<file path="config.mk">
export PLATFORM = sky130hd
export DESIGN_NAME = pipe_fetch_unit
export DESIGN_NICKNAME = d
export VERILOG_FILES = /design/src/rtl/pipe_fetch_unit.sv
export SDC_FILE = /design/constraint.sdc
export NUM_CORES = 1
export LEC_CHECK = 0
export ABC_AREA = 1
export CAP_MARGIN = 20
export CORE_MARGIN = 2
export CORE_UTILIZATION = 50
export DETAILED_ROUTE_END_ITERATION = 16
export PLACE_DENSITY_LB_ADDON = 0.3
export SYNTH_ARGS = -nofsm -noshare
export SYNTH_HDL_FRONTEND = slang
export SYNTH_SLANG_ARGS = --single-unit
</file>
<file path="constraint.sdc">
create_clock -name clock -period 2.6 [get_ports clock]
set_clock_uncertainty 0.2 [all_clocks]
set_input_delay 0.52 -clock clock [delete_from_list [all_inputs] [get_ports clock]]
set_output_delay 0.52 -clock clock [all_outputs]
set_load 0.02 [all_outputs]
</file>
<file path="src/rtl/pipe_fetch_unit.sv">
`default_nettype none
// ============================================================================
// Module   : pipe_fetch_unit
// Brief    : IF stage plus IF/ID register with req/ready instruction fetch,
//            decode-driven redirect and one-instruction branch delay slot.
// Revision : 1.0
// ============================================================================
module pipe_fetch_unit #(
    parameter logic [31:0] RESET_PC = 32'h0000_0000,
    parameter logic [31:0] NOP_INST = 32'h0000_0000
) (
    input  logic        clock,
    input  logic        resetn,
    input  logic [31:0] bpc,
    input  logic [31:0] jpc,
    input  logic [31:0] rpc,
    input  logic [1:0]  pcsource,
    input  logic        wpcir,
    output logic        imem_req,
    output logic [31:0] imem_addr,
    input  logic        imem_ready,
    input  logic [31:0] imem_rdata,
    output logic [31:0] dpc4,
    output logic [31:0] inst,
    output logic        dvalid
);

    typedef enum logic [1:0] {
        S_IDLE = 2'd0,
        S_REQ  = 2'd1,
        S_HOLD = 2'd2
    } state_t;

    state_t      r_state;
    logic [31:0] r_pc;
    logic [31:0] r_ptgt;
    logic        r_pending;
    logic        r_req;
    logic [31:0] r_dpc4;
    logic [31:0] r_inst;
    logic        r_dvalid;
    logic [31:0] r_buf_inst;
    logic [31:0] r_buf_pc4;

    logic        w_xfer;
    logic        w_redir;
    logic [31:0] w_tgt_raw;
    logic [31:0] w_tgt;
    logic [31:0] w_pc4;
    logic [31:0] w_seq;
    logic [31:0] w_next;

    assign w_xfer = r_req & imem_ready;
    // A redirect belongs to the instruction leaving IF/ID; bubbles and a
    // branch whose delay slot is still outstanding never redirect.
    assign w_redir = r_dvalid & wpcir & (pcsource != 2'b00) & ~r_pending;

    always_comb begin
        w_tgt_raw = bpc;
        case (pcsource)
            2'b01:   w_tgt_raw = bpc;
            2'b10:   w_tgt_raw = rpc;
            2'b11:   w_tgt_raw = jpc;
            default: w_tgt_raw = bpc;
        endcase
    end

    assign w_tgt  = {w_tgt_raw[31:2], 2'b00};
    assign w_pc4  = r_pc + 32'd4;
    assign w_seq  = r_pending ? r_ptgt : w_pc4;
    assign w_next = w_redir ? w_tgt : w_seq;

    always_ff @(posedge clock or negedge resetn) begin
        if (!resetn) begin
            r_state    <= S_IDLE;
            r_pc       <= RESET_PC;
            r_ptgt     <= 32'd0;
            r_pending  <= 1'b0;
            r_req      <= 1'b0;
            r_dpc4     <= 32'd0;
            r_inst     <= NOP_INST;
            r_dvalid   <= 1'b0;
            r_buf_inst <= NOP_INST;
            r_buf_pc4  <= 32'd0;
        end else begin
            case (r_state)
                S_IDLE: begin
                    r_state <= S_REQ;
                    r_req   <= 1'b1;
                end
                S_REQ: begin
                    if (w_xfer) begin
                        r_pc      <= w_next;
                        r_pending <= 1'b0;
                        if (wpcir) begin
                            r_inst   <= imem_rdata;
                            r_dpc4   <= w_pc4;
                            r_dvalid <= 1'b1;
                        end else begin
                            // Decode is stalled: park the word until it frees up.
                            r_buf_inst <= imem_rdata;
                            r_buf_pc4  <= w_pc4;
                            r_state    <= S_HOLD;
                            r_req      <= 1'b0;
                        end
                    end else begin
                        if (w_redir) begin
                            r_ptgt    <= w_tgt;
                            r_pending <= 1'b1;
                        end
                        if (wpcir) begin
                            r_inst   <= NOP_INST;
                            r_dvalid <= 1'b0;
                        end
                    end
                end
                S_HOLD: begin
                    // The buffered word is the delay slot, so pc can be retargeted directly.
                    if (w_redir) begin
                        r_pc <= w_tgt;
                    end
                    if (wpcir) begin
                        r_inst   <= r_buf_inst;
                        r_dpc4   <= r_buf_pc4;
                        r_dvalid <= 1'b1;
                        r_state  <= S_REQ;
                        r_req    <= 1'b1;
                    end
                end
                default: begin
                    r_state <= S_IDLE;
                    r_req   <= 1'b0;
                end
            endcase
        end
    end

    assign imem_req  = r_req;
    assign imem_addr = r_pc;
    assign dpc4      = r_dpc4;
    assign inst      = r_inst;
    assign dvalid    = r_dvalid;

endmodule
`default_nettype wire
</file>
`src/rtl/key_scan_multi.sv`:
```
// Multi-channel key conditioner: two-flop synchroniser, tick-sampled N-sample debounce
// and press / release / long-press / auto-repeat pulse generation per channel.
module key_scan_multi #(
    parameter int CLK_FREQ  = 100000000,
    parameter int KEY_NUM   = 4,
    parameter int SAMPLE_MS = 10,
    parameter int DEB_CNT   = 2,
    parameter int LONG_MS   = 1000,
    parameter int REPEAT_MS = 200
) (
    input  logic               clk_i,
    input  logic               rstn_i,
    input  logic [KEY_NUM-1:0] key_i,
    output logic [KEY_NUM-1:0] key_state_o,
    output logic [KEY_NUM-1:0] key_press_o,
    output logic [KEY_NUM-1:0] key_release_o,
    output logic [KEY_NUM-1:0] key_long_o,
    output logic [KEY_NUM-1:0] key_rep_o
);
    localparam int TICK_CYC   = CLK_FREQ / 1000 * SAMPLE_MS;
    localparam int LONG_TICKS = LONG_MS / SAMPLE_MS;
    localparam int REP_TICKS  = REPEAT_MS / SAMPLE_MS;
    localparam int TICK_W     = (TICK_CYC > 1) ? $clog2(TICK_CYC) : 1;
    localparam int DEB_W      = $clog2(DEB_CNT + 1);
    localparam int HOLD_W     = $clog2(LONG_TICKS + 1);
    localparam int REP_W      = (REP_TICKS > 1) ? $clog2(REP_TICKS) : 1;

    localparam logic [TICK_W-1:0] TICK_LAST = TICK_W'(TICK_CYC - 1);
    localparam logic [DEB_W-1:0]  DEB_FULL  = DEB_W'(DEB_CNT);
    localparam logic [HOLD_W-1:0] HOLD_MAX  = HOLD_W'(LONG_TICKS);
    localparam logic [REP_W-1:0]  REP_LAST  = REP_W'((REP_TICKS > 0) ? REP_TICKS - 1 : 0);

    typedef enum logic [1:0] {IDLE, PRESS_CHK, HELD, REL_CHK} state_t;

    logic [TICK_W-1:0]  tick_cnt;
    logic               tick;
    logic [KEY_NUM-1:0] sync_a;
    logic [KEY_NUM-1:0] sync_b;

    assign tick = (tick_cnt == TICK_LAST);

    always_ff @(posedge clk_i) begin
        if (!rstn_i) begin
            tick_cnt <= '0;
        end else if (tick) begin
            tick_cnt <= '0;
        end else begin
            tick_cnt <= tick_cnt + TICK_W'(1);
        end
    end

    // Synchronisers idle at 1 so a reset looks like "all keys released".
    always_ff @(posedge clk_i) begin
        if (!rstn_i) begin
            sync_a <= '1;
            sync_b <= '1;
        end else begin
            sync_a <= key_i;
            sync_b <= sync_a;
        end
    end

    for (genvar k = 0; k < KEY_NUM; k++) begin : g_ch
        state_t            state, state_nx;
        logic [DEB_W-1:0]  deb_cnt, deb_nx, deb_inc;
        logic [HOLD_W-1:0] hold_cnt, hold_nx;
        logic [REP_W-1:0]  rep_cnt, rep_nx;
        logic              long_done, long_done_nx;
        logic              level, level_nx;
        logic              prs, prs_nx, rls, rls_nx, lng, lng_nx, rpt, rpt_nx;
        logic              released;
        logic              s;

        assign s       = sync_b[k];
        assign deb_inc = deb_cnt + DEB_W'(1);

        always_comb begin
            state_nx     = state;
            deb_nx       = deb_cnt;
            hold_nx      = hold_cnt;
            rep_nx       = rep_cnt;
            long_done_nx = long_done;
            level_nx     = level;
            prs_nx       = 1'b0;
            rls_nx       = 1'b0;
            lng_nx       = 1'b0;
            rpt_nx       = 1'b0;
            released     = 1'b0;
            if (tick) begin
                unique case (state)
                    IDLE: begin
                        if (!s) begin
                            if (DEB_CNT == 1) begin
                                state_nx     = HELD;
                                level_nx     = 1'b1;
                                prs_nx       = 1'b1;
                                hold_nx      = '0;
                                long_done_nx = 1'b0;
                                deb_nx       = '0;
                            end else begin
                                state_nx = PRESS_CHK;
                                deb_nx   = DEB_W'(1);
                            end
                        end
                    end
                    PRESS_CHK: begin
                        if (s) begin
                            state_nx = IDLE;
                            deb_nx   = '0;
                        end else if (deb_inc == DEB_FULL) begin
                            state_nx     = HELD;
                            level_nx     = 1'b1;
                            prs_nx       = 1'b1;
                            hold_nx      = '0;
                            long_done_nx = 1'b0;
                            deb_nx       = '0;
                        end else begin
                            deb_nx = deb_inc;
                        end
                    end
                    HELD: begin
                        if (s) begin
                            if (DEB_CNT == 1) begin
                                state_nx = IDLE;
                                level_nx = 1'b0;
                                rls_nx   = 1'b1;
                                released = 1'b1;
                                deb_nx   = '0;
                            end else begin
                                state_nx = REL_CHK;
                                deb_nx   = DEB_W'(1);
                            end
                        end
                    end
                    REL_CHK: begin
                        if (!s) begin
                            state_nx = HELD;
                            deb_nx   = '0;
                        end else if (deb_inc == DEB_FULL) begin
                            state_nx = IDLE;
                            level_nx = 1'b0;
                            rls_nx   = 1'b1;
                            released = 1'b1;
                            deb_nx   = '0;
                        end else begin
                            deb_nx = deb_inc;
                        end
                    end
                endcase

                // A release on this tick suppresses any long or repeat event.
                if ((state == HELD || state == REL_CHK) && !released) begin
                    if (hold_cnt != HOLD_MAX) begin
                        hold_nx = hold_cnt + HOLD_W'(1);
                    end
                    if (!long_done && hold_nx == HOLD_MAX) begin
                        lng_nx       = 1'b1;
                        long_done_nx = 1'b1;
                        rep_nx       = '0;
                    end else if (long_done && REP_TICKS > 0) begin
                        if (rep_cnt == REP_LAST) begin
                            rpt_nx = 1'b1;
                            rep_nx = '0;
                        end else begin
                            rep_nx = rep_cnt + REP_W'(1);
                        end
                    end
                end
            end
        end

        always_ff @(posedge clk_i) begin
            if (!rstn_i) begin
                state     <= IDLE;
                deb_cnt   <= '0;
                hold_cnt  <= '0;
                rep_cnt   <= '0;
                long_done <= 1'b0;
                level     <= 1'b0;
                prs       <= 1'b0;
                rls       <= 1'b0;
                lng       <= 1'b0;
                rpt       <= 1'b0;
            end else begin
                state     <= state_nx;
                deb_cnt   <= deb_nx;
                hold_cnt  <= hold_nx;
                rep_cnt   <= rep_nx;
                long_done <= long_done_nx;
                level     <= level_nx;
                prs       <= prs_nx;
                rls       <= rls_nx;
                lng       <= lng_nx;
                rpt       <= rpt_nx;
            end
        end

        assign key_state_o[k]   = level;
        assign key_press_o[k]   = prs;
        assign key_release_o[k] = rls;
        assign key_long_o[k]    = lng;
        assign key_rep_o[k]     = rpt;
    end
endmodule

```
#####
> [Instructions to follow] Number of lines above containing "typedef": state it and nothing else.

> [Written solution] 2